And Lydia, with eyes that blazed like flame, watched the Bishop turn and walk frigidly up the sands, his indignation against this outrager of the Church declaring itself in every footfall.
Cragstone flung himself down, burying his face in his hands. What a wreck he had made of life! He saw his future, loveless, for no woman would trust him now; even the one whose name he had saved would probably be more unforgiving than the Church; it was the way with women when a man abandoned God and honor for them; and this nameless but blackest of sins, this falsity to one poor dying sinner, would stand between him and heaven forever, though through that very crime he had saved a fellow being. Where was the justice of it?

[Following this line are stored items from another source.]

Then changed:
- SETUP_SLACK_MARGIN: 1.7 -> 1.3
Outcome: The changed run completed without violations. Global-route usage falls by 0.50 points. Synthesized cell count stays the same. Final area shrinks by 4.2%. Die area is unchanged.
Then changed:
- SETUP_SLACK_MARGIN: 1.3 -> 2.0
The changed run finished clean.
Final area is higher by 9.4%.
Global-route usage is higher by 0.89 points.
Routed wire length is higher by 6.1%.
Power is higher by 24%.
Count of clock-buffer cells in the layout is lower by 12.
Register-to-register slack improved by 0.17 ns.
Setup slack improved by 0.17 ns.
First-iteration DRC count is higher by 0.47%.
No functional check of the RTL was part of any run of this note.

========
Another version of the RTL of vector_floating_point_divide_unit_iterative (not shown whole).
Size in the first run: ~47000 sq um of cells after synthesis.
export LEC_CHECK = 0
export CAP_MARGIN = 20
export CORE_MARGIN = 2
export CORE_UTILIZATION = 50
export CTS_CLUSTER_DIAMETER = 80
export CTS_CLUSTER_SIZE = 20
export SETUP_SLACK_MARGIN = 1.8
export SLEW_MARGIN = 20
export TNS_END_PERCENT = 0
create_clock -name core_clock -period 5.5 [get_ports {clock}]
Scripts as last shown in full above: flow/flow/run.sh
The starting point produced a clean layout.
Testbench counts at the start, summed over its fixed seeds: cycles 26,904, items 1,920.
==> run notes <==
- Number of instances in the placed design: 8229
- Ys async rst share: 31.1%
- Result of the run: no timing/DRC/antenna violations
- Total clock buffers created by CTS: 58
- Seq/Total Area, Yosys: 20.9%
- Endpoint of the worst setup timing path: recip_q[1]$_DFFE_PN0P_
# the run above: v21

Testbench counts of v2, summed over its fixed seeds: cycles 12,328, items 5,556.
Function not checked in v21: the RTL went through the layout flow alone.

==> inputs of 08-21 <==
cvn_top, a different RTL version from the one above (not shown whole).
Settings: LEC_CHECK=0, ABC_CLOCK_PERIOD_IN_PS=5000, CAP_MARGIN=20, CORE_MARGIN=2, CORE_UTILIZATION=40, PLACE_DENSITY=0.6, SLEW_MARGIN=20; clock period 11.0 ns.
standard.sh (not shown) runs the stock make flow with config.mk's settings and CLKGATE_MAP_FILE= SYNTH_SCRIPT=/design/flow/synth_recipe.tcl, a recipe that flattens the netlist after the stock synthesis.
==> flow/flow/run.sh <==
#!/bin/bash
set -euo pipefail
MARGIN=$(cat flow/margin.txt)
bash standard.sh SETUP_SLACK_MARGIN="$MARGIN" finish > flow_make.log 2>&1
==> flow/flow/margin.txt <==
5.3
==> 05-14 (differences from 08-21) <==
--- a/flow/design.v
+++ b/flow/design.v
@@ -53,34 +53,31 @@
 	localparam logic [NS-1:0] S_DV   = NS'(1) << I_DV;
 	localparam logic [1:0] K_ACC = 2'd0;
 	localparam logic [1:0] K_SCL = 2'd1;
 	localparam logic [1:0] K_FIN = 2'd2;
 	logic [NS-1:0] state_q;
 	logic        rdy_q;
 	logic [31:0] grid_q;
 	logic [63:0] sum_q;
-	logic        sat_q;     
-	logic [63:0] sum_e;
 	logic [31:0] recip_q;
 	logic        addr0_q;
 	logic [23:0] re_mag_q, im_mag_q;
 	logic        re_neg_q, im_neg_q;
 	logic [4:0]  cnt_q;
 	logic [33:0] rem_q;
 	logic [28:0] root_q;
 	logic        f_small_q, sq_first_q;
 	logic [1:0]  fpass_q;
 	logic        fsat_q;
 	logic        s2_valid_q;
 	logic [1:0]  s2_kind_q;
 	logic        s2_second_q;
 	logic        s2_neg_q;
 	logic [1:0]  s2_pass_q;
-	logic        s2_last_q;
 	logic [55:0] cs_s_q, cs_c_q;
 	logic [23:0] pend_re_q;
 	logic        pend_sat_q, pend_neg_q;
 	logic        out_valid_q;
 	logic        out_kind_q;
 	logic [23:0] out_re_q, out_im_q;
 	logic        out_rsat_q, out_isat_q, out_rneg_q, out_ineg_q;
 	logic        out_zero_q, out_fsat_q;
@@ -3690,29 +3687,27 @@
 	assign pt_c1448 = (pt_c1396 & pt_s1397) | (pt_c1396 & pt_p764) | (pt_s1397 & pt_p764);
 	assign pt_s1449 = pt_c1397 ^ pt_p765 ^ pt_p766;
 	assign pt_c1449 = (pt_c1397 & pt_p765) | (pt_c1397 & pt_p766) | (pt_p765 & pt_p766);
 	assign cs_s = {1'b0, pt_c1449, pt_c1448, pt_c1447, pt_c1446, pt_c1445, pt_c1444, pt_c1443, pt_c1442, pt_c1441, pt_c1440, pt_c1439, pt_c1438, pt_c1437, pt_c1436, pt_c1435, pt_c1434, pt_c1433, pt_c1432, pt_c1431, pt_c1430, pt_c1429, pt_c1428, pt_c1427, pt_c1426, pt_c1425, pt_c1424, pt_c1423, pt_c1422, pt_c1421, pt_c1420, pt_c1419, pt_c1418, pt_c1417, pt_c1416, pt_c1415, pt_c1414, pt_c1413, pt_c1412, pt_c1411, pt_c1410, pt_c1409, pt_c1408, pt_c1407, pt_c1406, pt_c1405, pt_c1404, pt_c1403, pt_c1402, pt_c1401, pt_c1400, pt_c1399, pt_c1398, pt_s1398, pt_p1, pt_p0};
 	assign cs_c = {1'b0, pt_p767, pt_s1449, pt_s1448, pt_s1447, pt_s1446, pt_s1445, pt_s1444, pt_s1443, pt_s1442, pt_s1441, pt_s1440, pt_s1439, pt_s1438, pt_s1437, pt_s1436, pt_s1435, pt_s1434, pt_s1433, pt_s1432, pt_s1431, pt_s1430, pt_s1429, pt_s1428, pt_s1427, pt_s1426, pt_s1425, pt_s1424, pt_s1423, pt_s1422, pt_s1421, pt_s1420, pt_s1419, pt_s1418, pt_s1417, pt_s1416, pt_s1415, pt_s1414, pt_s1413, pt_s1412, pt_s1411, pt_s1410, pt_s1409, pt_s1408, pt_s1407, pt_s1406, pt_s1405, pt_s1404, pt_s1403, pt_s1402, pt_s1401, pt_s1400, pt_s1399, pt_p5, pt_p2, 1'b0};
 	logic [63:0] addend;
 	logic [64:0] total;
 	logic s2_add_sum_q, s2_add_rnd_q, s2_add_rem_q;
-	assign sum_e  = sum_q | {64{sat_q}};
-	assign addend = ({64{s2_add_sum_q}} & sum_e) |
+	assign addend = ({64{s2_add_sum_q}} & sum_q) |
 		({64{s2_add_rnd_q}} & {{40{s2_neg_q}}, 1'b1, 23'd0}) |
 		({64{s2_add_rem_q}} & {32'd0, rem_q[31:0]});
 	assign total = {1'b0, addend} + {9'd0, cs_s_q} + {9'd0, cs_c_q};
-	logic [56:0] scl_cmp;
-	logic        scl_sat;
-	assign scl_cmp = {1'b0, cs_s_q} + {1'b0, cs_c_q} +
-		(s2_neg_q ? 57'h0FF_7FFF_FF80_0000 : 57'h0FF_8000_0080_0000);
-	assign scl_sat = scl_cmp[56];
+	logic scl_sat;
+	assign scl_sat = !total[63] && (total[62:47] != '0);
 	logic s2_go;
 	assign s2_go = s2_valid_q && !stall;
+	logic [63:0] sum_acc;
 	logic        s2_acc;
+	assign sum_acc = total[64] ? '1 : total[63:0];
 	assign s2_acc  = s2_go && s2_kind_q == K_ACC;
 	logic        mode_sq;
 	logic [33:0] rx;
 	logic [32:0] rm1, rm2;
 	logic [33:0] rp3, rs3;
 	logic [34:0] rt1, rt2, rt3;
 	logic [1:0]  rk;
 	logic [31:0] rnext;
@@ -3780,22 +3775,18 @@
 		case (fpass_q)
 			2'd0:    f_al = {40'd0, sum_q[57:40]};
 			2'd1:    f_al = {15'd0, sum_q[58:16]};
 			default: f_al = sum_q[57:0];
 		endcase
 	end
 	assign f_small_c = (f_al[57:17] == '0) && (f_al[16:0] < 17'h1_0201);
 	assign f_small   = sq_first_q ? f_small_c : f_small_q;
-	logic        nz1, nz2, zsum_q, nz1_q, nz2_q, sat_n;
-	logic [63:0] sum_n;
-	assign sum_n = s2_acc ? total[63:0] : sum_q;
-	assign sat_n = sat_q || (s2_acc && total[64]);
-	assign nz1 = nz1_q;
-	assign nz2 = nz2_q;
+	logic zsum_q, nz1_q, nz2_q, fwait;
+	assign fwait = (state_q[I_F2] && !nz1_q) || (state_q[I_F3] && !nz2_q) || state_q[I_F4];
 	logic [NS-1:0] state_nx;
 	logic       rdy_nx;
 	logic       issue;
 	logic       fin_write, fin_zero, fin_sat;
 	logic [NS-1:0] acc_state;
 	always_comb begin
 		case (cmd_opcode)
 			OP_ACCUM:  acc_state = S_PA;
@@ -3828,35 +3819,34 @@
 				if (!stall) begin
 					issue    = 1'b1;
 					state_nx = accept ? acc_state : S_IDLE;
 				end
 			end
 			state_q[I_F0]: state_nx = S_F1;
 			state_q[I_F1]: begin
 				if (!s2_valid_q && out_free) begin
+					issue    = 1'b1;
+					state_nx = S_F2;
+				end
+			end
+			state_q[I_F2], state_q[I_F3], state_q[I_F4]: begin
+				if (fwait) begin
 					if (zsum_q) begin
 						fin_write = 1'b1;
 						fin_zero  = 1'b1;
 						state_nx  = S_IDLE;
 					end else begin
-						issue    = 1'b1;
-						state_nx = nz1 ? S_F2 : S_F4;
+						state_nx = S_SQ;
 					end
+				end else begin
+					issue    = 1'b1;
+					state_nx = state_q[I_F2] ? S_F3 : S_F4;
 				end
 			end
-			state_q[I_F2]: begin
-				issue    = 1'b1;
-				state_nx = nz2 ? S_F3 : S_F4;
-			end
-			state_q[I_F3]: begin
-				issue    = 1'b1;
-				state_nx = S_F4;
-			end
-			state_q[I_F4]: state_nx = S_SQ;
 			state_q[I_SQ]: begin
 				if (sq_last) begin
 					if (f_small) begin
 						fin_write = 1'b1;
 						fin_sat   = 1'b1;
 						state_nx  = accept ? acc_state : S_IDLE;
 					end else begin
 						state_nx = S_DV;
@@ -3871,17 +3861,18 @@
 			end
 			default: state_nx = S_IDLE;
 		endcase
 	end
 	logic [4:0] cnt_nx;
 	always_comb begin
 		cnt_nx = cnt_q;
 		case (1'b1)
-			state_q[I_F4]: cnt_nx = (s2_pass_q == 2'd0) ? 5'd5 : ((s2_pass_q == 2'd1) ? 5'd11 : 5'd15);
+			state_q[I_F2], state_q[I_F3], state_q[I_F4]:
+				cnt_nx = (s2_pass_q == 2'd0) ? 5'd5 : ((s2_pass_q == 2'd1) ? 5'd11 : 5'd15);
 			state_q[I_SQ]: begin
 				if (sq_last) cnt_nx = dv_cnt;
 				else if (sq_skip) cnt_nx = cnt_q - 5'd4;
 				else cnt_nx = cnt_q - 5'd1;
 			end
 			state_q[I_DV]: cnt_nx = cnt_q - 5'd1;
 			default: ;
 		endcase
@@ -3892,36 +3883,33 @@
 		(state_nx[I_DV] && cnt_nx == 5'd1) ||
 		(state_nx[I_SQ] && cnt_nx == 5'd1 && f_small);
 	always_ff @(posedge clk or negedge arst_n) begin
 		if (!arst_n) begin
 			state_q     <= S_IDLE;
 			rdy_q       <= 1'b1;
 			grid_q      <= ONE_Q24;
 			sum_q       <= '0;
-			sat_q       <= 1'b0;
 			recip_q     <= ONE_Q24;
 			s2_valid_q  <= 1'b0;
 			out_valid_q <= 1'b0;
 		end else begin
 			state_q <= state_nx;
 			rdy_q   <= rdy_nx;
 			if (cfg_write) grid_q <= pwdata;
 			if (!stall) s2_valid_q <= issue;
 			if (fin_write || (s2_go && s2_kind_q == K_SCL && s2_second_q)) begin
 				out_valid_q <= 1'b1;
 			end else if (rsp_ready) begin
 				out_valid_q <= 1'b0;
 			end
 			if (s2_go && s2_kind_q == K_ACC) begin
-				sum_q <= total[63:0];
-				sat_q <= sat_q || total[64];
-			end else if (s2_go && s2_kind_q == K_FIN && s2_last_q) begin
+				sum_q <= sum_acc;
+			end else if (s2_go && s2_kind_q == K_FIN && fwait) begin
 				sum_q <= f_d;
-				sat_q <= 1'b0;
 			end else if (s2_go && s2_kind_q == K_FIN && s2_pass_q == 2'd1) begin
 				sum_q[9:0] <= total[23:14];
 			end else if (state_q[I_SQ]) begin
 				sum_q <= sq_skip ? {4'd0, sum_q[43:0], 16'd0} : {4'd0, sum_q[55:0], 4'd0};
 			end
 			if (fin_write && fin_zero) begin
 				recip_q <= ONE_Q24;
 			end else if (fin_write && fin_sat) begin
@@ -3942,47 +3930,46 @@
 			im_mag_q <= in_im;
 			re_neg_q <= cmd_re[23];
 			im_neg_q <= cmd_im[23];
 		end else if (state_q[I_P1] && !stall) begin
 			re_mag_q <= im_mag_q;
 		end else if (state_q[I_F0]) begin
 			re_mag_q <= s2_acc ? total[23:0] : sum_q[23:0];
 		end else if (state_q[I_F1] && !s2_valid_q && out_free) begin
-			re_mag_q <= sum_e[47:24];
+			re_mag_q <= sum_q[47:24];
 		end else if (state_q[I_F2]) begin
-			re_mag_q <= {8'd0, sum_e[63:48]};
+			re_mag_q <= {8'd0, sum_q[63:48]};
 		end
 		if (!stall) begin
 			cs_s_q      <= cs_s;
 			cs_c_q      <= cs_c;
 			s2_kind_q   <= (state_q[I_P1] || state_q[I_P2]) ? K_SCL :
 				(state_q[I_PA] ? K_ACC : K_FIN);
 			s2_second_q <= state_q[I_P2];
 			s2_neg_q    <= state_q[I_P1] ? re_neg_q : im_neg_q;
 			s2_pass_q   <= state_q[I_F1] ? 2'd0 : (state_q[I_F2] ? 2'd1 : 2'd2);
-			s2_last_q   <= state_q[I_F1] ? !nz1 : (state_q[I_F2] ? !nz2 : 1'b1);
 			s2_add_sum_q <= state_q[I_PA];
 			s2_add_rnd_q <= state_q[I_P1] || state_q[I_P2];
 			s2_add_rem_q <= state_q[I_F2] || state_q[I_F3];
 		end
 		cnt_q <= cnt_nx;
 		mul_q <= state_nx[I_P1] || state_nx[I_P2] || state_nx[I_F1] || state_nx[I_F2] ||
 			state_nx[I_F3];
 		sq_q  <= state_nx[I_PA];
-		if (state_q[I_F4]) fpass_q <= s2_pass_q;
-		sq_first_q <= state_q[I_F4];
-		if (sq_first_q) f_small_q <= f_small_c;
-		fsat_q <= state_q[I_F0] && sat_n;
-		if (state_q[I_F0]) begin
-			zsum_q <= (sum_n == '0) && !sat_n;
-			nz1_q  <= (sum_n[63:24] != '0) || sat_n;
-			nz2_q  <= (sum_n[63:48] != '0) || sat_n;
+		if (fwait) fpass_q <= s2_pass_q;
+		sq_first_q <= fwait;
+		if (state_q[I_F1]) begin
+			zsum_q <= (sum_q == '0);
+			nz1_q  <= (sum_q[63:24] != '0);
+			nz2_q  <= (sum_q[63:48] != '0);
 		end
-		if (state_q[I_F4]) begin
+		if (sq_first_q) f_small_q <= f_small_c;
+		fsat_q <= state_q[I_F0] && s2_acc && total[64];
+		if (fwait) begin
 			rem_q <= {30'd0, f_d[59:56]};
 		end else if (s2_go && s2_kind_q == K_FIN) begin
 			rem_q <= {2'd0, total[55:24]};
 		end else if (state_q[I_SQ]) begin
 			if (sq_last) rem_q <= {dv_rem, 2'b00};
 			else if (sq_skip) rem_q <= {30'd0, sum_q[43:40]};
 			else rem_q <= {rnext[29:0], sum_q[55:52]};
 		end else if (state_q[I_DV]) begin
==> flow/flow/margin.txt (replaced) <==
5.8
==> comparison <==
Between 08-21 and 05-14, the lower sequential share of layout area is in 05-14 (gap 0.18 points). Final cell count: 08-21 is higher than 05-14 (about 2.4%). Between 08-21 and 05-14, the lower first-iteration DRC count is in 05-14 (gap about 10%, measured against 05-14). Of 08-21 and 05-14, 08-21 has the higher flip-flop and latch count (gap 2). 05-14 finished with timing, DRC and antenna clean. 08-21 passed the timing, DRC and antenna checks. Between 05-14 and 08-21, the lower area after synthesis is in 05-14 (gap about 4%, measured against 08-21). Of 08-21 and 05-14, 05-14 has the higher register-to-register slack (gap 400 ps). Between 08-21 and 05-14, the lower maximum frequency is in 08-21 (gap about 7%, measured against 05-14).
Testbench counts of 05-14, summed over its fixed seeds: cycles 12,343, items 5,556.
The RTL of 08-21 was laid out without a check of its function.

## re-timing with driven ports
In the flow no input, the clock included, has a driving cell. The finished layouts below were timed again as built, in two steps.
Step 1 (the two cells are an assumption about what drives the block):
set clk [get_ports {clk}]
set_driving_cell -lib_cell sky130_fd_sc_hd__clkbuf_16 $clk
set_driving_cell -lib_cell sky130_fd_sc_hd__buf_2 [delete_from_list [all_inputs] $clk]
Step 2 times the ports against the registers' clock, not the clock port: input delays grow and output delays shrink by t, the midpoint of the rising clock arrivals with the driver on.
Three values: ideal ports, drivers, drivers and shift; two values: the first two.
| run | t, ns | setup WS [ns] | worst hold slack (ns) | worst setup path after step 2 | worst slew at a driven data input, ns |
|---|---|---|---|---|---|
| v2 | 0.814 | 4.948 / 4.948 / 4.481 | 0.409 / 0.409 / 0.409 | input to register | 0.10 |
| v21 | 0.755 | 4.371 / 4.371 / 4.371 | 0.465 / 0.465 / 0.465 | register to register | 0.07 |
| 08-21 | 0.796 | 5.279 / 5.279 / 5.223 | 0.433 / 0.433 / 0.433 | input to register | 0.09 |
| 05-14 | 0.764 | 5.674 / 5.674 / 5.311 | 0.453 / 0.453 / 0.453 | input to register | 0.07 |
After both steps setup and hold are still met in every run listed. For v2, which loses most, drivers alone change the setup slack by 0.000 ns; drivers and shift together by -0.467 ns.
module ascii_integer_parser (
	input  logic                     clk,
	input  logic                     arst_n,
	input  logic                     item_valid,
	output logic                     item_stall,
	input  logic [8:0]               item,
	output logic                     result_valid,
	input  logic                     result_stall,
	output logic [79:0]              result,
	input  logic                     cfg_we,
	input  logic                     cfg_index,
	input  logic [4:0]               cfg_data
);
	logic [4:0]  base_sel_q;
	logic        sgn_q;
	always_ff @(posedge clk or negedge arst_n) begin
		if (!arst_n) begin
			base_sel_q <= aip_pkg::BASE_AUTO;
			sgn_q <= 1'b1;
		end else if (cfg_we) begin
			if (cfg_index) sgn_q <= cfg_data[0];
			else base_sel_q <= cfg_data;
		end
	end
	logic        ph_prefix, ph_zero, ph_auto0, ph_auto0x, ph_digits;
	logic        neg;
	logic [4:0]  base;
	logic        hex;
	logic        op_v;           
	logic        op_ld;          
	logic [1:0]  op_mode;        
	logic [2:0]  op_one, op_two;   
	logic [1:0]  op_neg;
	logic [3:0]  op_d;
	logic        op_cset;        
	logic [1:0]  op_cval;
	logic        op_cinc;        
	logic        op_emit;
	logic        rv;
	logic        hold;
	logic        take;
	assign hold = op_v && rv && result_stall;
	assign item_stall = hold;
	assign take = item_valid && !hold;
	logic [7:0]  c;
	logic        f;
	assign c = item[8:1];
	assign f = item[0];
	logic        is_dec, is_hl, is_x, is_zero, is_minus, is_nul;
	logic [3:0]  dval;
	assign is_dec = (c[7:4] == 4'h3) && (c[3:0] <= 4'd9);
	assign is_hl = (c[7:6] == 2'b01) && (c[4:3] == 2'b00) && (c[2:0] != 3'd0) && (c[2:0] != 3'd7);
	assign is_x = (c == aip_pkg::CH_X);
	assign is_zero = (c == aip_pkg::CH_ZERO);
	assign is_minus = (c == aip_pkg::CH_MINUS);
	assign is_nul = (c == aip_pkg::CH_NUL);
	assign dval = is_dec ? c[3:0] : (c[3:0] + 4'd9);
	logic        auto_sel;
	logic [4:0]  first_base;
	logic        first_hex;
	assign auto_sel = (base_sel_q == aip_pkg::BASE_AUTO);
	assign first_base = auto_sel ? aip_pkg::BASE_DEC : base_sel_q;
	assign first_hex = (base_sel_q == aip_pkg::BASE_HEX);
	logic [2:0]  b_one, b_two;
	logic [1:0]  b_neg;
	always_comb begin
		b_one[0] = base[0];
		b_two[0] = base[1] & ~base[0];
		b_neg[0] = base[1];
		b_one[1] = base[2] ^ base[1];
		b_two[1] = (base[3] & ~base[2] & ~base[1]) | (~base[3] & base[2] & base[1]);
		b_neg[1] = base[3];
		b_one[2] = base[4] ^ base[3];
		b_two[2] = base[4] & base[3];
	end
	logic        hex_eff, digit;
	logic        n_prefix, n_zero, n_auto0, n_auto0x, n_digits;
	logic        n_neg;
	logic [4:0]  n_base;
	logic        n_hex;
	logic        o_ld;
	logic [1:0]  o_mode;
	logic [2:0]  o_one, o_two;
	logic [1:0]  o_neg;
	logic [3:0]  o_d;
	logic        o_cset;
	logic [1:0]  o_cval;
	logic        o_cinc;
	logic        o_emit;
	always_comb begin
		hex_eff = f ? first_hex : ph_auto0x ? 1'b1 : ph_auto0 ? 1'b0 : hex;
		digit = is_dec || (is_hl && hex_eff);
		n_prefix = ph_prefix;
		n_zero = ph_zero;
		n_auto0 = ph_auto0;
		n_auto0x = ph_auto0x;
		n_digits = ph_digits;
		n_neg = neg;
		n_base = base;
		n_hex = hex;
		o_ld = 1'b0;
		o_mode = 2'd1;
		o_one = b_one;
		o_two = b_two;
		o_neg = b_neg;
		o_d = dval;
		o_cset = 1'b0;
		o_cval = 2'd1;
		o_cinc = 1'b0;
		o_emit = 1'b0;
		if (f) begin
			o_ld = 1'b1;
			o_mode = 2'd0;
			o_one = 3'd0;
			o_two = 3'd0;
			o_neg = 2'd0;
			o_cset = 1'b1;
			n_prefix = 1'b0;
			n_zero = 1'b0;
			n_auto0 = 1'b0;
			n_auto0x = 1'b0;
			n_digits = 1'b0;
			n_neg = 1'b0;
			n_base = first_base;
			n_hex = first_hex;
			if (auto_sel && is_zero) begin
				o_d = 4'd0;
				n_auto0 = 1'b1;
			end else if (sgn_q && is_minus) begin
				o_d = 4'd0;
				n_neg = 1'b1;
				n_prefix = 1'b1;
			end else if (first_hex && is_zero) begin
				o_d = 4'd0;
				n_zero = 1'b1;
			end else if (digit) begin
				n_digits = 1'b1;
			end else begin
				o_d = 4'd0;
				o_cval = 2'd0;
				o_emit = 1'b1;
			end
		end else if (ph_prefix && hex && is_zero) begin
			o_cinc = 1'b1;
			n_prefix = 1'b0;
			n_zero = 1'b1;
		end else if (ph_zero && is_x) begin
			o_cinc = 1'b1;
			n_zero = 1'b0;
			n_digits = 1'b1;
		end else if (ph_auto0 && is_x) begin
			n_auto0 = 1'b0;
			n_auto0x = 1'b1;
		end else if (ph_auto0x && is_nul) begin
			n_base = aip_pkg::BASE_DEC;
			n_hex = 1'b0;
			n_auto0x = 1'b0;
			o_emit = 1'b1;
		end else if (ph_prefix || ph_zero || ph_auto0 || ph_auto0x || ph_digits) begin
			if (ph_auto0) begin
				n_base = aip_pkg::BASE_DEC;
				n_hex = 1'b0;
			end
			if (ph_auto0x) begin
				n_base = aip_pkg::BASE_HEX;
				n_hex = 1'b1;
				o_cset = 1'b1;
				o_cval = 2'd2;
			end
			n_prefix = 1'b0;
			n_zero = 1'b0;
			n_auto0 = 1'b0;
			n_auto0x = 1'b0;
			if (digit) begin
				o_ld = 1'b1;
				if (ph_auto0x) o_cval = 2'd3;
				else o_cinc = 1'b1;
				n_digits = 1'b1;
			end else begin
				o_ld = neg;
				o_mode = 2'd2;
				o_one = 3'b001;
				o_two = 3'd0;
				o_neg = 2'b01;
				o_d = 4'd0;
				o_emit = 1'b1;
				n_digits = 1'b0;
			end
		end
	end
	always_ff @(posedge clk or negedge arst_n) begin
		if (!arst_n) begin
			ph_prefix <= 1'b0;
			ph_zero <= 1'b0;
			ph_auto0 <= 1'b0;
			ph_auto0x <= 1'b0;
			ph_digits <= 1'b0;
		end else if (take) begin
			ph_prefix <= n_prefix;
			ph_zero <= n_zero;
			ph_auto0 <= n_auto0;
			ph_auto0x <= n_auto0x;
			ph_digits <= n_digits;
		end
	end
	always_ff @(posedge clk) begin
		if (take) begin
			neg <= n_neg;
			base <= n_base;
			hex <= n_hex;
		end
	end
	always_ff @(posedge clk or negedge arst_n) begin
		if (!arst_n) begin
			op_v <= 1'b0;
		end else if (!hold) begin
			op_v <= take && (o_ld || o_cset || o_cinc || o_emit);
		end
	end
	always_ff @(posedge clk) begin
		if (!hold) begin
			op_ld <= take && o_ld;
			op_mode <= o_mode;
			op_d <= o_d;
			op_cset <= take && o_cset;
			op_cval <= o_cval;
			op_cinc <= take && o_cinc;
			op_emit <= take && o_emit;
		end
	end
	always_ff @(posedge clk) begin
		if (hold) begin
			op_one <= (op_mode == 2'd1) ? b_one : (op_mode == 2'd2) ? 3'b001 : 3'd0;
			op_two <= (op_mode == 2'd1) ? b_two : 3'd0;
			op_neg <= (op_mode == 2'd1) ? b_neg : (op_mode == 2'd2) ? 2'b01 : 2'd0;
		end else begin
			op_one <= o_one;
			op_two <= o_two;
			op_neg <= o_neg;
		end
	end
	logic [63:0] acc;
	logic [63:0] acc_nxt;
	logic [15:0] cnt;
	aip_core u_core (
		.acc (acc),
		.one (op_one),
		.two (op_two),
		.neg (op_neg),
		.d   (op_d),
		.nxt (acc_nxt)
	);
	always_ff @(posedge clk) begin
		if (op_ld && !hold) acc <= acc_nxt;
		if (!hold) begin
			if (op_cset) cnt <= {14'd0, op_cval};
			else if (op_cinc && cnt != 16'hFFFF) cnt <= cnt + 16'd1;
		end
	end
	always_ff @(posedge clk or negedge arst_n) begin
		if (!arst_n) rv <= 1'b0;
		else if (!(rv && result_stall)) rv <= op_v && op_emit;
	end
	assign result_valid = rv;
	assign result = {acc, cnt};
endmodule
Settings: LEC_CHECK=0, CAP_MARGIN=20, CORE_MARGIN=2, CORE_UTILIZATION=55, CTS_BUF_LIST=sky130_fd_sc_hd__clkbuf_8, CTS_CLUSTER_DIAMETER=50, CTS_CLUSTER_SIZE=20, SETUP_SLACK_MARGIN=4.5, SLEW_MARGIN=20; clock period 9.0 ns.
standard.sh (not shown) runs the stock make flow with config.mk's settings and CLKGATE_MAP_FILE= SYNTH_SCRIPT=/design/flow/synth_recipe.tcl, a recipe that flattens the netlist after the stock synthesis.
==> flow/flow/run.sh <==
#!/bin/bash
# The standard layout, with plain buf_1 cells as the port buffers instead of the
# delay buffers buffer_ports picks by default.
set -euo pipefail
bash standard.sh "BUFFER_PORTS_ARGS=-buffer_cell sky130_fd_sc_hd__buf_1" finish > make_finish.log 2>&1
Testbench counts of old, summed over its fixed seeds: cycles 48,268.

The purple had died from out the western sky, the waters of the Georgian Bay lay colorless at his feet, night was covering the world and stealing with inky blackness into his soul.
She crept out of her hiding-place, and, coming, gently touched his tumbled fair hair; but he shrank from her, crying: "Lydia, my girl, my girl, I am not for a good woman now! I, who thought you an outcast, a thief, not worthy to be my wife, to-night I am not an outcast of man alone, but of God."
But what cared she for his official crimes? She was a woman. Her arms were about him, her lips on his; and he who had, until now, been a portless derelict, who had vainly sought a haven in art, an anchorage in the service of God, had drifted at last into the world's most sheltered harbor—a woman's love.
But, of course, the Bishop took away his gown.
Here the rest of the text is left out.